**What you need to do**: Reproduce the opening lines of the records exactly, please, stopping after the line that contains "setup reg to".

[Data items]
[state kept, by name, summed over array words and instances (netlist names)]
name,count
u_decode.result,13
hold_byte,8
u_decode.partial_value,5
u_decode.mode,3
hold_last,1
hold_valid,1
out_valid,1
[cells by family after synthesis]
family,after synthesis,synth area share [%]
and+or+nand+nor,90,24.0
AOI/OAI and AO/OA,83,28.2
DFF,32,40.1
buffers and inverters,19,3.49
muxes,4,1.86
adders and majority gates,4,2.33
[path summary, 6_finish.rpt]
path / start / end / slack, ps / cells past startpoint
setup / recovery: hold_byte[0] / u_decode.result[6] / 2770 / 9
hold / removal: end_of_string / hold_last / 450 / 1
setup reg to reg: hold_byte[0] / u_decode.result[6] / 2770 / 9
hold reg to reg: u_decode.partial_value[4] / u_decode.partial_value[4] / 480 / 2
### config.mk
export PLATFORM = sky130hd
export DESIGN_NAME = rolling_decimal_counter_display
export DESIGN_NICKNAME = d
export VERILOG_FILES = /design/src/rtl/rdcd_pkg.sv /design/src/rtl/rdcd_cfg_regs.sv /design/src/rtl/rdcd_step.sv /design/src/rtl/rolling_decimal_counter_display.sv
export VERILOG_INCLUDE_DIRS = /design/src /design/src/rtl
export SDC_FILE = /design/constraint.sdc
export NUM_CORES = 1
export LEC_CHECK = 0
export ABC_AREA = 1
export BUFFER_PORTS_ARGS = -buffer_cell sky130_fd_sc_hd__buf_4
export CAP_MARGIN = 20
export CORE_ASPECT_RATIO = 0.6
export CORE_MARGIN = 4
export CORE_UTILIZATION = 35
export CTS_CLUSTER_DIAMETER = 30
export DETAILED_ROUTE_END_ITERATION = 8
export RECOVER_POWER = 100
export SLEW_MARGIN = 40
export SYNTH_ARGS = -nofsm -noshare
export SYNTH_HDL_FRONTEND = slang
export SYNTH_SLANG_ARGS = --single-unit
### constraint.sdc
create_clock -name clk -period 23.2 [get_ports clk]
set_input_delay 1.16 -clock clk [delete_from_list [all_inputs] [get_ports clk]]
set_output_delay 1.16 -clock clk [all_outputs]
set_load 0.05 [all_outputs]
### src/rtl/rolling_decimal_counter_display_macros.svh
// Assertion macros for the rolling counter display.
`ifndef ROLLING_DECIMAL_COUNTER_DISPLAY_MACROS_SVH
`define ROLLING_DECIMAL_COUNTER_DISPLAY_MACROS_SVH

`ifndef ASSERT_OFF

// Check a property on a given clock and active-low reset.
`define RDCD_ASSERT_CLK(name, ck, rn, prop) \
	name: assert property (@(posedge ck) disable iff (!rn) prop) \
		else $error("rolling counter display assertion failed");

// Check a property on the block clock and reset.
`define RDCD_ASSERT(name, prop) \
	`RDCD_ASSERT_CLK(name, clk, arst_n, prop)

`else

`define RDCD_ASSERT_CLK(name, ck, rn, prop)
`define RDCD_ASSERT(name, prop)

`endif

`endif

### src/rtl/rdcd_pkg.sv
package rdcd_pkg;

	// Count limits and digit store size
	localparam logic [13:0] COUNT_MAX      = 14'd9999;
	localparam int          NUM_DIGITS_DEF = 4;
	localparam int          MAX_DIGITS     = 4;

	// Configuration register indexes
	localparam int          CFG_IDX_W      = 2;
	localparam logic [1:0]  CFG_LARGE_THR  = 2'd0;
	localparam logic [1:0]  CFG_MEDIUM_THR = 2'd1;
	localparam logic [1:0]  CFG_LARGE_STEP = 2'd2;
	localparam logic [1:0]  CFG_MEDIUM_STEP = 2'd3;

	// Configuration reset values
	localparam logic [13:0] LARGE_THR_RST   = 14'd100;
	localparam logic [13:0] MEDIUM_THR_RST  = 14'd10;
	localparam logic [13:0] LARGE_STEP_RST  = 14'd10;
	localparam logic [13:0] MEDIUM_STEP_RST = 14'd5;

	// Commands
	localparam logic CMD_TICK = 1'b0;
	localparam logic CMD_SNAP = 1'b1;

	// Sound event codes
	localparam logic [2:0] EV_NONE     = 3'd0;
	localparam logic [2:0] EV_DOWN     = 3'd1;
	localparam logic [2:0] EV_DOWN_END = 3'd2;
	localparam logic [2:0] EV_UP       = 3'd3;
	localparam logic [2:0] EV_UP_END   = 3'd4;
	localparam logic [2:0] EV_FULL     = 3'd5;

	typedef struct packed {
		logic               cmd;
		logic signed [15:0] target_amount;
		logic [13:0]        wallet_capacity;
		logic               meter_visible;
		logic               arm_max_notice;
	} in_t;

	typedef struct packed {
		logic [13:0] shown_value;
		logic [3:0]  digit_first;
		logic [3:0]  digit_second;
		logic [3:0]  digit_third;
		logic [3:0]  digit_fourth;
		logic [2:0]  digit_count;
		logic [2:0]  sound_event;
		logic        still_changing;
		logic        start_flourish;
		logic        at_capacity;
	} out_t;

	typedef struct packed {
		logic [13:0] large_gap_threshold;
		logic [13:0] medium_gap_threshold;
		logic [13:0] large_step;
		logic [13:0] medium_step;
	} cfg_t;

	// Number of significant decimal digits of a count
	function automatic logic [2:0] digit_count_of(logic [13:0] v);
		logic [2:0] n;
		if (v >= 14'd1000) n = 3'd4;
		else if (v >= 14'd100) n = 3'd3;
		else if (v >= 14'd10) n = 3'd2;
		else n = 3'd1;
		return n;
	endfunction

	// Split a count below 10000 into {thousands, hundreds, tens, ones}
	// with a ladder of parallel compares per decade.
	function automatic logic [15:0] split_digits(logic [13:0] v);
		logic [3:0] d_th;
		logic [3:0] d_hu;
		logic [3:0] d_te;
		logic [9:0] r_th;
		logic [6:0] r_hu;
		logic [3:0] r_te;
		d_th = '0;
		r_th = v[9:0];
		for (int k = 1; k <= 9; k++) begin
			if (v >= 14'(k * 1000)) begin
				d_th = 4'(k);
				r_th = 10'(v - 14'(k * 1000));
			end
		end
		d_hu = '0;
		r_hu = r_th[6:0];
		for (int k = 1; k <= 9; k++) begin
			if (r_th >= 10'(k * 100)) begin
				d_hu = 4'(k);
				r_hu = 7'(r_th - 10'(k * 100));
			end
		end
		d_te = '0;
		r_te = r_hu[3:0];
		for (int k = 1; k <= 9; k++) begin
			if (r_hu >= 7'(k * 10)) begin
				d_te = 4'(k);
				r_te = 4'(r_hu - 7'(k * 10));
			end
		end
		return {d_th, d_hu, d_te, r_te};
	endfunction

endpackage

**Task response**:
[state kept, by name, summed over array words and instances (netlist names)]
name,count
u_decode.result,13
hold_byte,8
u_decode.partial_value,5
u_decode.mode,3
hold_last,1
hold_valid,1
out_valid,1
[cells by family after synthesis]
family,after synthesis,synth area share [%]
and+or+nand+nor,90,24.0
AOI/OAI and AO/OA,83,28.2
DFF,32,40.1
buffers and inverters,19,3.49
muxes,4,1.86
adders and majority gates,4,2.33
[path summary, 6_finish.rpt]
path / start / end / slack, ps / cells past startpoint
setup / recovery: hold_byte[0] / u_decode.result[6] / 2770 / 9
hold / removal: end_of_string / hold_last / 450 / 1
setup reg to reg: hold_byte[0] / u_decode.result[6] / 2770 / 9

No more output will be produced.